La novela es hiperrealista o costumbrista, cosa que no tiene nada de malo, pero que al tiempo supone un lastre para la invención literaria. No es que no se puedan hacer grandes obras centradas en exclusiva en nuestra realidad prosaica, de hecho las hay, y muchas; es que a mí como lectora me motiva ir más allá.
Carrasco entra en la senda de otros autores patrios que te meten esa mezcla moderna de ficción, autobiografía encubierta, autoficción... echando mano, a veces de forma abusiva, de la nostalgia, de "todo lo bueno que había antes y ya no", recuerdos de infancia y formas fáciles y sentimentales de identificación del lector con lo narrado. Sí, yo misma he reconocido muchas de las vivencias que narra el protagonista, pero no porque yo me identifique con algo hace que ese algo sea bueno de por sí. Así como tampoco que algo sea fiel a la realidad lo hace de calidad superior.

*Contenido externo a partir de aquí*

### config.mk
export PLATFORM = sky130hd
export DESIGN_NAME = timed_output_pulse_square_generator_top_flat
export DESIGN_NICKNAME = d
export VERILOG_FILES = /design/src/hdl/tpsg_pkg.sv /design/src/hdl/tpsg_if.sv /design/src/hdl/timed_output_pulse_square_generator_top.sv /design/src/hdl/tpsg_core.sv /design/src/flat_wrapper.sv
export SDC_FILE = /design/constraint.sdc
export NUM_CORES = 1
export LEC_CHECK = 0
export ABC_AREA = 1
export ABC_CLOCK_PERIOD_IN_PS = 4300
export BUFFER_PORTS_ARGS = -buffer_cell sky130_fd_sc_hd__buf_4
export CORE_MARGIN = 2
export CORE_UTILIZATION = 40
export DETAILED_ROUTE_END_ITERATION = 12
export PLACE_DENSITY = 0.58
export SLEW_MARGIN = 20
export SYNTH_ARGS = -nofsm -noshare
export SYNTH_HDL_FRONTEND = slang
export SYNTH_SLANG_ARGS = --single-unit
### constraint.sdc
create_clock -name clk -period 4.3 [get_ports clk]
set_clock_uncertainty 0.1 [all_clocks]
set_input_delay 0 -clock clk [delete_from_list [all_inputs] [get_ports clk]]
set_output_delay 0 -clock clk [all_outputs]
set_load 0.05 [all_outputs]
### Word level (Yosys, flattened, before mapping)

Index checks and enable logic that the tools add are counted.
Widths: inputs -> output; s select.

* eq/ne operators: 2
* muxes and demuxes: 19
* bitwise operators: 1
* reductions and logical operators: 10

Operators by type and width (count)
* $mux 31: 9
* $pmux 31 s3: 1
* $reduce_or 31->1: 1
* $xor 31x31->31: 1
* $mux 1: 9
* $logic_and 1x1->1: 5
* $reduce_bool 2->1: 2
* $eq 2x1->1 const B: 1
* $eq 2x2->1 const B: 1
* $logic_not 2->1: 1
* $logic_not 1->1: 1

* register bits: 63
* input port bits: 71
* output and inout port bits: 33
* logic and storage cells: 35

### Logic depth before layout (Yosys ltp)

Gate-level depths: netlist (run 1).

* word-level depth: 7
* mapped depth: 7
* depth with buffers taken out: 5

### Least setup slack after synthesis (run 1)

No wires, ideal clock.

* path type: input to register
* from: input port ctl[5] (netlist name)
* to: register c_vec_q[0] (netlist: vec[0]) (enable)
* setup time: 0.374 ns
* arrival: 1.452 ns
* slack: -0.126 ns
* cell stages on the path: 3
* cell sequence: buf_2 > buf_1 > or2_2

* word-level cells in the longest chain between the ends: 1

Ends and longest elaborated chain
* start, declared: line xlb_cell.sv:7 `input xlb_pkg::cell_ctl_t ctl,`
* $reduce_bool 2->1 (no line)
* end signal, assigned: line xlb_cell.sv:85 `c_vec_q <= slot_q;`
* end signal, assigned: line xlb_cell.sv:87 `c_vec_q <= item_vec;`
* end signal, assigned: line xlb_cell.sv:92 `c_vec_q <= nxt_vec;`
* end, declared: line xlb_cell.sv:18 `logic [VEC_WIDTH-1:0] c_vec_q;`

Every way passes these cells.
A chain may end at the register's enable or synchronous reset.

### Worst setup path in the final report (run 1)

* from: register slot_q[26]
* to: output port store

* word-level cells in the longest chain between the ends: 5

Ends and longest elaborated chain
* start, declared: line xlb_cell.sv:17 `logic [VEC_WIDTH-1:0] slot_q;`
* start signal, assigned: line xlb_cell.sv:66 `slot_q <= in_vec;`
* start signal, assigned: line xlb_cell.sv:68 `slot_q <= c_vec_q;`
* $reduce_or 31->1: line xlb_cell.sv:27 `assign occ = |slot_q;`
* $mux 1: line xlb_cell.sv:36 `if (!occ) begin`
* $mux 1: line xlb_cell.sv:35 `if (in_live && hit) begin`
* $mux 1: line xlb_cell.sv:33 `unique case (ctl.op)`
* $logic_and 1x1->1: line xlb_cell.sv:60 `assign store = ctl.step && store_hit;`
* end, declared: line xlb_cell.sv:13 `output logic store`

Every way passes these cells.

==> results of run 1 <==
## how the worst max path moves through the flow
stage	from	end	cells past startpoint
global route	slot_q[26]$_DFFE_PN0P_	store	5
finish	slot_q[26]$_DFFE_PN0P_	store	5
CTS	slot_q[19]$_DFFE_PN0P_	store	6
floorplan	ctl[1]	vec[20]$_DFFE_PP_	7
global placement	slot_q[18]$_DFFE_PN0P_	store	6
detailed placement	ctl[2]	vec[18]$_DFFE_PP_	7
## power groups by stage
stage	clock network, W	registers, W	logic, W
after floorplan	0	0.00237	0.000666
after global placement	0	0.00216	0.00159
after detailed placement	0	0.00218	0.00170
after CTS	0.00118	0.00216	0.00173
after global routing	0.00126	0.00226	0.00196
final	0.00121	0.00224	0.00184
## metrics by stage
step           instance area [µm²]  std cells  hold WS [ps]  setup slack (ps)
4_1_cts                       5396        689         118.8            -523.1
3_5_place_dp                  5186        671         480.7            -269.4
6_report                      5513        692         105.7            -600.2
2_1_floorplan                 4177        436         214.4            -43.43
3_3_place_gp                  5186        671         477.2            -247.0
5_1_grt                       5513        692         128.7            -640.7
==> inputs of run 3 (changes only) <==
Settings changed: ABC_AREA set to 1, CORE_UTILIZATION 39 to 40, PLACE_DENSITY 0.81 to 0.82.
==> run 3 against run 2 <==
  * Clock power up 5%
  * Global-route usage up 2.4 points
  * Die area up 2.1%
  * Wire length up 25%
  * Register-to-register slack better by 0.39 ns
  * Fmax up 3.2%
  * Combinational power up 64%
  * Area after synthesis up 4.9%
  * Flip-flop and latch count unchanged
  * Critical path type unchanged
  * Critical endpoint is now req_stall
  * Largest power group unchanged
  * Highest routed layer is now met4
===== config.mk =====
export PLATFORM = sky130hd
export DESIGN_NAME = trace_record_deframe_filter_top
export DESIGN_NICKNAME = d
export VERILOG_FILES = /design/src/rtl/trdf_pkg.sv /design/src/rtl/trace_record_deframe_filter_top.sv
export VERILOG_INCLUDE_DIRS = /design/src /design/src/rtl
export SDC_FILE = /design/constraint.sdc
export NUM_CORES = 1
export LEC_CHECK = 0
export ABC_AREA = 1
export BUFFER_PORTS_ARGS = -buffer_cell sky130_fd_sc_hd__buf_2
export CAP_MARGIN = 20
export CORE_AREA = 4 4 336 338
export CTS_CLUSTER_DIAMETER = 120
export DETAILED_ROUTE_END_ITERATION = 6
export DIE_AREA = 0 0 340 342
export PLACE_DENSITY_LB_ADDON = 0.2
export SYNTH_ARGS = -nofsm -noshare
export SYNTH_HDL_FRONTEND = slang
export SYNTH_SLANG_ARGS = --single-unit

===== constraint.sdc =====
create_clock -name i_clk -period 31 [get_ports i_clk]
set_input_delay 3.1 -clock i_clk [delete_from_list [all_inputs] [get_ports i_clk]]
set_output_delay 3.1 -clock i_clk [all_outputs]
set_load 0.01 [all_outputs]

Creo que a la novela le falta ir un poco más allá, siempre según mi parecer (probablemente se trate de un prejuicio mío). Pero entiendo que la gente se sienta "identificada" con los problemas del protagonista, que son los de la mayor parte de la gente normal: la lucha entre el deseo de emancipación y libertad para vivir la vida y la obligación de cuidar a los mayores, el desamparo de estos y la dificultad para desenvolverse cuando carecen del apoyo de un hijo o familiar, la enfermedad que destruye la memoria y lo que, a pesar de todo, permanece, el infantilismo social y psicológico de buena parte de la población, relaciones paternofiliales e intrafamiliares complicadas, el campo "vaciado" (la acción de la novela, como casi siempre en este autor, transcurre en un pueblo, identificado simbólicamente con el pasado donde todo era seguro y las relaciones entre familiares y vecinos eran fuertes, las tradiciones estaban vivas, etc).